* **Description of the task**
Look through the material below for "slack". Copy every line that contains it.

--- Material provided Enclosed Below ---

Context: an optimization exercise on an open-source flow, tuned for small area. The choices shown serve that exercise and are no tape-out recipe.
Function was checked by simulation only, so behaviour that the tests miss may differ from the original.
Power figures rest on the tool's default switching activity, not on a simulated workload.

==> run R <==
// QA
module QA(
    input wire clk, rst,
    input wire [31:0] Q0_A, Q1_A, Q2_A, Q3_A,
    input wire [31:0] Q0_B, Q1_B, Q2_B, Q3_B,
    input wire [31:0] R,
    input wire [1:0] A_A, Amax_A, A_B, Amax_B,
    input wire [2:0] alpha, gamma,
    output wire [31:0] Qnew_A, Qnew_B
    );
==> module qa_agent, before the edit <==
module qa_agent(
    input wire clk,
    input wire [31:0] Q0, Q1, Q2, Q3,
    input wire [1:0] A, Amax,
    input wire [31:0] R,
    input wire [2:0] alpha, gamma,
    output reg [31:0] Qnew
    );
    reg [31:0] q0, q1, q2, q3;
    reg [31:0] qsel1, qsel2, qsel3, qsel4;
    reg [1:0]  amax1;
    reg [31:1] td3, td4;
    reg [31:0] res5;
    wire [31:0] qsel = (A == 2'd0) ? q0 : (A == 2'd1) ? q1 : (A == 2'd2) ? q2 : q3;
    wire [31:0] qmax = (amax1 == 2'd0) ? q0 : (amax1 == 2'd1) ? q1 : (amax1 == 2'd2) ? q2 : q3;
    wire [31:0] gp1, gp0;
    wire [1:0]  gb;
    mul_pp mg(.x(qmax), .c(gamma), .pp1(gp1), .pp0(gp0), .b(gb));
    wire [31:0] s1, c1, s2, c2;
    csa3 r1(.x(R), .y(~qsel2), .z(gp0), .s(s1), .c(c1));
    csa3 r2(.x(gp1), .y(s1), .z({c1[30:0], 1'b1}), .s(s2), .c(c2));
    wire [31:0] td;
    cpa ad(.a(s2), .b({c2[30:0], gb[0]}), .ci(gb[1]), .s(td));
    wire [31:0] tdx = {td4, 1'b0};   
    wire [31:0] ap1, ap0;
    wire [1:0]  ab;
    mul_pp ma(.x(tdx), .c(alpha), .pp1(ap1), .pp0(ap0), .b(ab));
    wire [31:0] s3, c3;
    csa3 r3(.x(qsel4), .y(ap1), .z(ap0), .s(s3), .c(c3));
    wire [31:0] res;
    cpa ar(.a(s3), .b({c3[30:0], ab[0]}), .ci(ab[1]), .s(res));
    always @(posedge clk) begin
        q0 <= Q0; q1 <= Q1; q2 <= Q2; q3 <= Q3;
        qsel1 <= qsel;
        qsel2 <= qsel1;
        amax1 <= Amax;
        td3   <= td[31:1];
        qsel3 <= qsel2;
        td4   <= td3;
        qsel4 <= qsel3;
        res5  <= res;
        Qnew  <= res5;
    end
endmodule
Settings: LEC_CHECK=0, CAP_MARGIN=20, CORE_MARGIN=2, CORE_UTILIZATION=40, SLEW_MARGIN=20; clock period 6.0 ns.
standard.sh (not shown) runs the stock make flow with config.mk's settings and CLKGATE_MAP_FILE= SYNTH_SCRIPT=/design/flow/synth_recipe.tcl, a recipe that flattens the netlist after the stock synthesis.
==> flow/flow/run.sh <==
#!/bin/bash
# The standard flow, with 1x buffers on the ports and a clock tree of larger
# sink clusters without dummy loads.
set -euo pipefail
bash standard.sh synth > synth.log 2>&1
bash standard.sh \
  "BUFFER_PORTS_ARGS=-buffer_cell sky130_fd_sc_hd__buf_1" \
  "CTS_ARGS=-sink_clustering_enable -repair_clock_nets -dont_use_dummy_load -buf_list sky130_fd_sc_hd__clkbuf_16 -sink_clustering_size 32 -sink_clustering_max_diameter 60" \
  finish > finish.log 2>&1
==> run G (differences from run R) <==
==> flow/flow/run.sh (replaced) <==
#!/bin/bash
# The standard flow, with 1x buffers on the ports and a clock tree without dummy loads.
set -euo pipefail
bash standard.sh synth > synth.log 2>&1
bash standard.sh \
  "BUFFER_PORTS_ARGS=-buffer_cell sky130_fd_sc_hd__buf_1" \
  "CTS_ARGS=-sink_clustering_enable -repair_clock_nets -dont_use_dummy_load" \
  finish > finish.log 2>&1
==> run X (differences from run R) <==
--- a/flow/design.v
+++ b/flow/design.v
@@ -26,7 +26,7 @@
     reg [31:0] q0, q1, q2, q3;
     reg [31:0] qsel1, qsel2, qsel3, qsel4;
     reg [1:0]  amax1;
-    reg [31:1] td3, td4;
+    reg [31:1] tdn3, tdn4;    
     reg [31:0] res5;
     wire [31:0] qsel = (A == 2'd0) ? q0 : (A == 2'd1) ? q1 : (A == 2'd2) ? q2 : q3;
     wire [31:0] qmax = (amax1 == 2'd0) ? q0 : (amax1 == 2'd1) ? q1 : (amax1 == 2'd2) ? q2 : q3;
@@ -34,11 +34,11 @@
     wire [1:0]  gb;
     mul_pp mg(.x(qmax), .c(gamma), .pp1(gp1), .pp0(gp0), .b(gb));
     wire [31:0] s1, c1, s2, c2;
-    csa3 r1(.x(R), .y(~qsel2), .z(gp0), .s(s1), .c(c1));
-    csa3 r2(.x(gp1), .y(s1), .z({c1[30:0], 1'b1}), .s(s2), .c(c2));
-    wire [31:0] td;
-    cpa ad(.a(s2), .b({c2[30:0], gb[0]}), .ci(gb[1]), .s(td));
-    wire [31:0] tdx = {td4, 1'b0};   
+    csa3 r1(.x(~R), .y(qsel2), .z(~gp0), .s(s1), .c(c1));
+    csa3 r2(.x(~gp1), .y(s1), .z({c1[30:0], 1'b0}), .s(s2), .c(c2));
+    wire [31:0] tdn;
+    cpa ad(.a(s2), .b({c2[30:0], ~gb[0]}), .ci(~gb[1]), .s(tdn));
+    wire [31:0] tdx = {~tdn4, 1'b0};   
     wire [31:0] ap1, ap0;
     wire [1:0]  ab;
     mul_pp ma(.x(tdx), .c(alpha), .pp1(ap1), .pp0(ap0), .b(ab));
@@ -51,9 +51,9 @@
         qsel1 <= qsel;
         qsel2 <= qsel1;
         amax1 <= Amax;
-        td3   <= td[31:1];
+        tdn3  <= tdn[31:1];
         qsel3 <= qsel2;
-        td4   <= td3;
+        tdn4  <= tdn3;
         qsel4 <= qsel3;
         res5  <= res;
         Qnew  <= res5;
==> flow/flow/run.sh (replaced) <==
#!/bin/bash
# The standard flow, with 1x buffers on the ports and a clock tree of larger
# sink clusters without dummy loads.
set -euo pipefail
bash standard.sh synth > synth.log 2>&1
bash standard.sh \
  "BUFFER_PORTS_ARGS=-buffer_cell sky130_fd_sc_hd__buf_1" \
  "CTS_ARGS=-sink_clustering_enable -repair_clock_nets -dont_use_dummy_load -buf_list sky130_fd_sc_hd__clkbuf_4 -sink_clustering_size 12 -sink_clustering_max_diameter 30" \
  finish > finish.log 2>&1
- CORE_UTILIZATION: 40 -> 65
==> comparison <==
Between run X and run R, the lower die area is in run X (gap about 40%, measured against run R).
Run G completed with no timing, DRC or antenna violations. Run X passed the timing, design-rule and antenna checks. Run R passed the timing, design-rule and antenna checks.
Power: run G > run R > run X.
Of run R and run X, run R has the higher clock power (gap 31%, measured against run X).
Of run G and run X, run G has the higher hold slack (gap 0.044 ns).
Worst setup slack, highest first: run G, run R, run X.
Critical path depth: run X is lower than run R (1).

--- End of Enclosed Material provided ---

* **Problem solution**
Of run G and run X, run G has the higher hold slack (gap 0.044 ns).
Worst setup slack, highest first: run G, run R, run X.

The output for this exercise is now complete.